Emeklilerimiz beslenemiyor. Bırakalım beslenmeyi, yatağa aç giriyor, karnını doyuramıyor. Emekliler pazar yerine gittiğinde sadece fiyatları inceliyor alışveriş yapamıyor. Markete gitmek karabasandan beter oldu. Kasabın yolundan vazgeçtik, ekmek alamıyoruz. Sözün özü emekliler adeta sürüm sürüm sürünüyor. Bakın şurada bir simitçiden bir bardak çay 45 lira. Emeklinin dinlenmek için simitçiden bir bardak çay içebilme şansı kalmadı. Dost sohbeti yapacağı, bir fincan kahve içebileceği bir mekân hayal oldu. Emekliler, 40 yıl hatırı kalan bir fincan kahveyi, bir kafede 40 yılda içemez duruma düşürüldü. Derin yoksulluk nedeniyle geleneklerimizi ve göreneklerimizi terk ettik. Emeklilerin tek gidebildiği yer, parklardaki belediye bankları oldu. Boş bank bulan şanslı sayılıyor. Tabii hava soğuk veya yağışlı değilse. Emeklilerin kaliteli yaşlanmasının ölçütü, banklara hapsedilen bir yaşam oldu. Bu onur, bu iktidarındır. Metruk binalarda yaşam savaşı veren emeklileri saymazsak, artık sokaklarda geceleyen, açlıktan ölen emekli haberleri sürpriz olmayacaktır. Bu gidişle, bu onur da bu iktidara ait olacaktır. İktidara sesleniyoruz; duyun bu çığlığı ve acil çözüm üretin. BİS-AR’ın araştırmasına göre açlık sınırı 20 bin 834 lirayı, yoksulluk sınırı 60 bin 757 lirayı aştı. Bekâr bir çalışanın sadece yaşam maliyeti 26 bin 970 liradır. Bu hayat pahalılığında, her üç emekliden ikisinin 10 bin lira aldığı biliniyor. Bu durumda emeklilerin nasıl geçinebildiğini hesaplamak, yüzyıllardır çözülemeyen matematik probleminden zordur.

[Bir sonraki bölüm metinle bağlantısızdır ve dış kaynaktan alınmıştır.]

==> src/rtl/input_state.sv <==
// Debounced 4-button sequence capture: collects round_ctr_in+1 one-hot presses into 2-bit symbols, pulses complete_input for one cycle.
// Press/release accepted after DEBOUNCE_CYCLES stable samples; optional WAIT_PRESS timeout under `INPUT_TIMEOUT_EN.
module input_state #(
  parameter int DEBOUNCE_CYCLES = 4,
  parameter int TIMEOUT_CYCLES  = 1000
) (
  input  logic        clk,
  input  logic        rst_input,
  input  logic        en_input,
  input  logic [3:0]  buttons,
  input  logic [3:0]  round_ctr_in,
  output logic [31:0] seq_in_check,
  output logic        complete_input,
  output logic [4:0]  press_count,
  output logic        timed_out
);

  localparam int DB_W = $clog2(DEBOUNCE_CYCLES + 1);

  typedef enum logic [1:0] {
    IDLE         = 2'd0,
    WAIT_PRESS   = 2'd1,
    WAIT_RELEASE = 2'd2,
    DONE         = 2'd3
  } state_t;

  state_t          state;
  state_t          state_nxt;
  logic [DB_W-1:0] db_cnt;
  logic [DB_W-1:0] db_cnt_nxt;
  logic [3:0]      db_val;
  logic [4:0]      target;
  logic            btn_onehot;
  logic            btn_zero;
  logic            press_ok;
  logic            release_ok;
  logic            timeout_hit;
  logic [1:0]      sym;

  assign btn_zero   = (buttons == 4'd0);
  assign btn_onehot = !btn_zero && ((buttons & (buttons - 4'd1)) == 4'd0);

  always_comb begin
    sym = 2'b00;
    case (buttons)
      4'b0001: sym = 2'b00;
      4'b0010: sym = 2'b01;
      4'b0100: sym = 2'b10;
      4'b1000: sym = 2'b11;
      default: sym = 2'b00;
    endcase
  end

  // One shared counter: stable one-hot samples in WAIT_PRESS, zero samples in WAIT_RELEASE.
  always_comb begin
    db_cnt_nxt = '0;
    press_ok   = 1'b0;
    release_ok = 1'b0;
    case (state)
      WAIT_PRESS: begin
        if (btn_onehot) begin
          if ((buttons == db_val) && (db_cnt != '0)) begin
            db_cnt_nxt = db_cnt + 1'b1;
          end else begin
            db_cnt_nxt = DB_W'(1);
          end
          press_ok = (db_cnt_nxt == DB_W'(DEBOUNCE_CYCLES));
        end
      end
      WAIT_RELEASE: begin
        if (btn_zero) begin
          db_cnt_nxt = db_cnt + 1'b1;
          release_ok = (db_cnt_nxt == DB_W'(DEBOUNCE_CYCLES));
        end
      end
      default: begin
        db_cnt_nxt = '0;
      end
    endcase
  end

`ifdef INPUT_TIMEOUT_EN
  localparam int TO_W = $clog2(TIMEOUT_CYCLES + 1);

  logic [TO_W-1:0] to_cnt;
  logic            to_flag;

  // A press landing on the final idle cycle takes priority over the timeout.
  assign timeout_hit = (state == WAIT_PRESS) && !press_ok &&
                       (to_cnt == TO_W'(TIMEOUT_CYCLES - 1));

  always_ff @(posedge clk) begin
    if (rst_input) begin
      to_cnt  <= '0;
      to_flag <= 1'b0;
    end else begin
      if ((state == WAIT_PRESS) && !press_ok) begin
        to_cnt <= to_cnt + 1'b1;
      end else begin
        to_cnt <= '0;
      end
      to_flag <= timeout_hit;
    end
  end
`else
  logic unused_timeout_cfg;

  assign timeout_hit        = 1'b0;
  assign unused_timeout_cfg = ^32'(TIMEOUT_CYCLES);
`endif

  always_ff @(posedge clk) begin
    if (rst_input) begin
      state <= IDLE;
    end else begin
      state <= state_nxt;
    end
  end

  always_comb begin
    state_nxt = state;
    case (state)
      IDLE: begin
        if (en_input) begin
          state_nxt = WAIT_PRESS;
        end
      end
      WAIT_PRESS: begin
        if (press_ok) begin
          state_nxt = WAIT_RELEASE;
        end else if (timeout_hit) begin
          state_nxt = DONE;
        end
      end
      WAIT_RELEASE: begin
        if (release_ok) begin
          state_nxt = (press_count == target) ? DONE : WAIT_PRESS;
        end
      end
      DONE: begin
        state_nxt = IDLE;
      end
      default: begin
        state_nxt = IDLE;
      end
    endcase
  end

  always_comb begin
    complete_input = (state == DONE);
`ifdef INPUT_TIMEOUT_EN
    timed_out = to_flag;
`else
    timed_out = 1'b0;
`endif
  end

  always_ff @(posedge clk) begin
    if (rst_input) begin
      db_cnt       <= '0;
      db_val       <= 4'd0;
      target       <= 5'd0;
      seq_in_check <= 32'd0;
      press_count  <= 5'd0;
    end else begin
      db_val <= buttons;
      db_cnt <= (press_ok || release_ok) ? '0 : db_cnt_nxt;
      if ((state == IDLE) && en_input) begin
        seq_in_check <= 32'd0;
        press_count  <= 5'd0;
        target       <= {1'b0, round_ctr_in} + 5'd1;
      end else if (press_ok) begin
        seq_in_check[{press_count[3:0], 1'b0} +: 2] <= sym;
        press_count <= press_count + 5'd1;
      end
    end
  end

endmodule

==> config.mk <==
export PLATFORM = sky130hd
export DESIGN_NAME = input_state
export DESIGN_NICKNAME = d
export VERILOG_FILES = /design/src/rtl/input_state.sv
export SDC_FILE = /design/constraint.sdc
export NUM_CORES = 1
export LEC_CHECK = 0
export ABC_AREA = 1
export ABC_CLOCK_PERIOD_IN_PS = 2600
export CAP_MARGIN = 0
export CORE_MARGIN = 5
export CORE_UTILIZATION = 53
export CTS_CLUSTER_DIAMETER = 60
export DETAILED_ROUTE_END_ITERATION = 8
export GPL_TIMING_DRIVEN = 0
export HOLD_SLACK_MARGIN = 0.15
export PLACE_DENSITY = 0.82
export SKIP_CTS_REPAIR_TIMING = 1
export SYNTH_ARGS = -nofsm -noshare
export SYNTH_HDL_FRONTEND = slang
export SYNTH_SLANG_ARGS = --single-unit
==> constraint.sdc <==
create_clock -name clk -period 2.6 [get_ports clk]
set_input_delay 0.52 -clock clk [delete_from_list [all_inputs] [get_ports clk]]
set_output_delay 0.52 -clock clk [all_outputs]
set_load 0.005 [all_outputs]
==> metrics.csv, run 1 <==
metric,value,unit
status,"complete, no violations",
setup_viol_count_final,0,
grt_pass1_wl,12.1,mm
crit_arrival,2.64,ns
antennaDiodeCount,0,
ant_nets,0,
reg2reg_slack,0.20,ns
hpwl,5.56,mm
fp.dieW,83.3,um
fin_crit_sh,92.2,%
wl_per_cell,12.6,um
synth_nets,466,
drc,0,
drt_iter0_drc,201,
slew_headroom,62.2,%
grt_usage,20.5,%
layout_commonest_cell,nor2_1,
min_path_type,flip-flop to flip-flop,
first_global_vias,2746,
path_max_fanout,11,
die_h,83.3,um
crit_start,press_count[0],
syn-instance-count,441,
num_vias,2948,
final_cell_mix,"nor2_1 (112), nand2_1 (93), inv_1 (60), dfxtp_1 (50), clkdlybuf4s50_1 (47)",
htreeDepth,2,
n_fill_cell,472,
io_pins,50,
synth_area,2850,um2
grt_antenna_before_repair,0,
p_leak,1.42,nW
critPathCaptureType,flip-flop,
tritoncts,done,
drv_cap,0,
r2r-start,press_count[0],
required,2.85,ns
vias_per_cell,5.22,
hp-start,seq_in_check[17],
final.setup.tns,0,ns
cts_root_buf,clkbuf_8,
syn2layout_area_growth,23.8,%
p_total,1.77,mW
startpoint_type,flip-flop,
crit_path_frequent_cell,nor2_1,
min_period,2.40,ns
timing.fmax,0.417,GHz
yosys.area.top_type,dfxtp_1,
hold_viol_final,0,
ys_ff_latch,51,
placementRows,26,
yosysWarnings,0,
cts_buffer_depth,2,
synth_area_leaders,"dfxtp_1 (36%), nor2_1 (15%), nand2_1 (12%)",
rsz0062_at_grt,no,
ys_seq_area_share,35.9,%
timing.final.ws_setup,0.204,ns
fin_skew,0.00705,ns
synth_cell_type_count,25,
fin_nets,519,
die_area,6940,um2
cts_made_buffers,5,
yosys.area.top_type_share,35.9,%
overflow,0,
initial_utilization,55.1,%
coreArea,5170,um2
cts.sinks,51,
final_util,68.1,%
dpl.cell_count,558,
dr.pass1.iters,7,
irDropWorstVdd,0.376,mV
critPathKind,flip-flop to flip-flop,
place_congestion,0.945,
final_cells,565,
avgSynthCellArea,6.46,um2
tightest_slew,0.567,ns
drive_above_1_share,4.85,%
io_buffers,47,
place_ws,-0.110,ns
slew_viol_final,0,
grt_max_degree,16,
insertion_delay,0.31,ns
path_cells,"clkinvlp_4, ha_1, inv_1, nand2_1, nor2_1, inv_1, nor2_1, nor2_1, nor2_1",
power_density,502,nW/um2
path_clk_slew,0.09,ns
critPathSlowestCell,dfxtp_2,
slowest_delay,0.50,ns
routed_wl,7.13,mm
==> where the power goes <==
group	internal [mW]	switching (mW)	total, mW
sequential	0.812	0.0267	0.839
clock	0.312	0.266	0.577
combinational	0.128	0.226	0.354
total	1.25	0.518	1.77
==> per-stage QoR <==
stage               area [um2]  hold WS [ns]
global placement          3410         0.457
floorplan                 2850         0.445
detailed placement        3410         0.464
CTS                       3520         0.484
global route              3520         0.511
finish                    3520         0.478
==> cell usage after synthesis <==
cell type,count
a21oi_1,11
clkbuf_1,6
nor3_1,6
nand3_1,17
o31ai_1,2
buf_4,3
dfxtp_1,51
buf_2,3
nor3_4,1
a31oi_1,1
o21ai_0,7
inv_2,1
nand2_1,93
o22ai_1,8
nor2_2,2
ha_1,14
nor2_1,112
nand3_2,3
nand4_1,32
xor2_1,2
xnor2_1,3
conb_1,1
nand2_2,1
clkinv_1,1
inv_1,60
==> state kept, by name (all words and copies together), names as in the netlist <==
signal        cells
press_count       5
target            5
state             2
seq_in_check     32
db_val            4
db_cnt            3
==> final timing paths <==
check	end	cells past startpoint
worst min-delay path	seq_in_check[17]	2
worst max-delay path	seq_in_check[24]	9
worst max register to register	seq_in_check[24]	9
worst min register to register	seq_in_check[17]	2
==> area by class of cell <==
type	instances	area, um2	share of cell area (%)
clock buffers	6	82.6	2.34
clock inverters	2	35.0	0.994
well taps	70	87.6	2.48
multi-input cells	316	1530	43.5
plain buffers	11	56.3	1.60
inverters	62	236	6.71
repair buffers	47	470	13.3
flip-flops and latches	51	1020	29.0
==> critical path: cells and delay by family, from the launching register on <==
kind / cells / cell delay [ns]
fa+ha+maj: 1 / 0.49
buf+inv: 3 / 0.60
simple gates: 5 / 0.76
flops: 1 / 0.50
==> layer usage <==
metal	vias up	track usage, %	wire length (um)	part of all wire [%]
met5	-	0	0	0
met4	0	7.43	178	2.5
met3	25	4.95	490	6.9
met2	107	34.5	3230	45
met1	1312	25.3	3230	45
li1	1504	-	-	-
==> kinds of logic (layout without fill, tap and decap cells) <==
group	after synthesis	count (layout)	share of synthesized area [%]
AND/OR/NAND/NOR	267	267	40.4
buffers and inverters	74	128	10.3
flip-flops	51	51	35.9
AO/OA/AOI/OAI	29	29	5.67
adder cells (fa/ha/maj)	14	14	6.15
XOR/XNOR	5	5	1.54
other	1	1	0.132
No activity file was read; power rests on OpenSTA's default activity.
==> inputs of run 2 (changes only) <==
ABC_AREA = default   (was 1)
CORE_UTILIZATION = 52   (was 53)
==> metrics.csv, run 2 <==
metric,value,unit
final_cell_mix,"nand2_1 (51), dfxtp_1 (51), clkdlybuf4s50_1 (44), mux2i_1 (27), nor2_1 (16)",
synth_area,2680,um2
grt_max_degree,16,
hold_viol_final,0,
ys_ff_latch,51,
tightest_slew,1.03,ns
async_flop_share,0,%
irDropWorstVdd,0.303,mV
htreeDepth,2,
path_max_fanout,10,
fp.dieW,81.8,um
ys_seq_area_share,38.1,%
grt_pass1_wl,10.4,mm
drv_cap,0,
yosys.area.top_type,dfxtp_1,
p_leak,1.28,nW
die_area,6700,um2
vias_per_cell,5.47,
dpl.cell_count,427,
reg.largest.list,"seq_in_check: 32 flops, press_count: 5 flops, target: 5 flops",
num_vias,2386,
synth_area_leaders,"dfxtp_1 (38%), mux2i_1 (10%), nand2_1 (7.1%)",
top_register,seq_in_check,
fin_crit_sh,94.8,%
tritoncts,done,
min_period,2.46,ns
drive_above_1_share,8.74,%
cts_root_buf,clkbuf_8,
cts_buffer_depth,2,
ant_nets,0,
power_density,504,nW/um2
min_path_type,flip-flop to flip-flop,
wl_per_cell,14.6,um
first_global_vias,2276,
critPathKind,flip-flop to flip-flop,
dr.pass1.iters,5,
overflow,0,
path_clk_slew,0.09,ns
syn2layout_area_growth,26.7,%
coreArea,5070,um2
crit_arrival,2.70,ns
fin_nets,391,
grt_usage,20.0,%
io_buffers,45,
yosys.area.top_type_share,38.1,%
final_util,67.0,%
placementRows,26,
cts.sinks,51,
drc,0,
largest_register_ffs,32,
grt_antenna_before_repair,0,
hpwl,4.79,mm
status,"complete, no violations",
insertion_delay,0.31,ns
synthFlopType,dfxtp_1,
final_cells,436,
drt_iter0_drc,132,
initial_utilization,52.9,%
yosysWarnings,0,
setup_viol_count_final,0,
cts_made_buffers,5,
avgSynthCellArea,8.60,um2
synth_commonest_cells,"dfxtp_1 (51), nand2_1 (51), mux2i_1 (27)",
hold-worst-slack,0.465,ns
antennaDiodeCount,0,
io_pins,50,
required,2.84,ns
die_h,81.8,um
timing.fmax,0.406,GHz
synth_edf_count,0,
synth_cell_type_count,38,
slew_viol_final,0,
synth_nets,337,
critPathCaptureType,flip-flop,
startpoint_type,flip-flop,
fin_skew,0.0104,ns
place_congestion,0.915,
slew_headroom,31.0,%
syn-instance-count,312,
routed_wl,6.35,mm
## run 2: changes by cell type after synthesis, sizes merged, moves of 6 or more
cell    previous run  this run
clkbuf             6        12
inv               61         9
mux2i              0        27
nand2             94        51
nand3             20        14
nand4             32        10
nor2             114        17
nor2b              0         8
nor4               0         6
o22ai              8         0
xnor2              3         9
xor2               2        10
## run 2: worst max-delay path, cell delays in order (launching register included)
cell	delay, ns
dfxtp_1	0.38
inv_1	0.08
ha_1	0.32
nor2b_1	0.18
nand4_1	0.22
or4_4	0.55
buf_6	0.16
nor3_2	0.27
mux2i_1	0.23
## run 2: cells by family (layout without fill, tap and decap cells)
logic type | count (synthesis) | count (layout) | synth area share, %
buffers and inverters | 26 | 80 | 4.29
other | 1 | 1 | 0.140
adder cells (fa/ha/maj) | 14 | 14 | 6.53
AO/OA/AOI/OAI | 39 | 39 | 8.82
flip-flops | 51 | 51 | 38.1
AND/OR/NAND/NOR | 135 | 135 | 25.6
multiplexers | 27 | 27 | 10.1
XOR/XNOR | 19 | 19 | 6.48
## run 2: cell type report
class / count / area [um2]
sequential: 51 / 1020
clock inverter: 2 / 37.5
inverter: 9 / 33.8
clock buffer: 5 / 68.8
fill: 454 / 1680
multi-input combinational: 235 / 1600
buffer: 17 / 86.3
tap: 70 / 87.6
timing repair buffer: 47 / 468
## run 2: path summary, 6_finish.rpt
check | end | start | cells after the start | slack (ns)
setup reg to reg | seq_in_check[21] | db_cnt[0] | 8 | 0.14
hold / removal | seq_in_check[13] | seq_in_check[13] | 2 | 0.47
hold reg to reg | seq_in_check[13] | seq_in_check[13] | 2 | 0.47
setup / recovery | seq_in_check[21] | db_cnt[0] | 8 | 0.14
## run 2: stage by stage
stage	area (um2)	power (mW)	setup TNS (ns)	setup WS [ns]
floorplan	2680	1.10	0	0.345
global placement	3220	1.17	-6.94	-0.379
detailed placement	3220	1.18	-7.88	-0.422
CTS	3330	1.71	-1.00	-0.123
global route	3400	1.81	-0.0519	-0.0348
finish	3400	1.71	0	0.136
## run 2: power by group
part | internal, mW | switching [mW]
Clock | 0.281 | 0.253
Sequential | 0.815 | 0.0293
Combinational | 0.126 | 0.209
Total | 1.22 | 0.491
## run 2: metal layers
layer / part of all wire [%] / vias to the layer above / GRT usage, %
li1: - / 1181 / -
met1: 44 / 1108 / 24.8
met2: 48 / 80 / 34.2
met3: 5.4 / 17 / 3.62
met4: 2.5 / 0 / 8.31
met5: 0 / - / 0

"BÜTÜN EMEKLİLERE HAKSIZLIK YAPILIYOR"
Denklem açıktır; 4 kişilik çekirdek ailenin sadece mutfak gideri açlık sınırıdır. Temel ihtiyaçlarına, giyim, ulaşım, ısınma, elektrik, su, barınma, telefon, internet, eğitim giderleri eklendiğinde asgari yoksulluk sınırında bir gelir gerekiyor. Sosyal ve kültürel aktiviteleri saymıyoruz bile. Yani yoksul yaşamak için bile 60 bin 750 liraya ihtiyaç varken, 10 bin lira ile bütün bu girdilerin karşılanmasını çözen varsa beri gelsin. 2024 Ocak ayına göre memur emeklilerinin ortalama maaşı, memur maaş ortalamasının yüzde 41,4’üdür. Bu oran 2023 yılında yüzde 70,5'di. Bu ülkenin en zor okullarından okumuş, son dereceler yükselmiş bir memur emeklisi bile, bir çalışanın beşte ikisi kadar maaş alıyorsa, sorun çok büyüktür. Bunu biz demiyoruz, bilim çevreleri diyor. Emeklinin cebinden paranın çalındığını bilim kanıtlarıyla açıklandığı sonuçta bütün emeklilere haksızlık yapılıyor. Bedelini peşin, peşin ödediğimiz emeğimizin değerlendirilmediği ortadır. Katsayı hesabında bile hile yapılıyor ve biz bunlara sessiz mi kalacağız. Buradan bütün emekli arkadaşlarıma sesleniyoruz boş vaatlere kulak asmayın, haklarınızın çalınmasına sessiz kalmayın ve demokratik tepkilerinizi gösterin ve kurtuluş kendi ellerinizdedir ve onunda yolu örgütlenmekten geçer."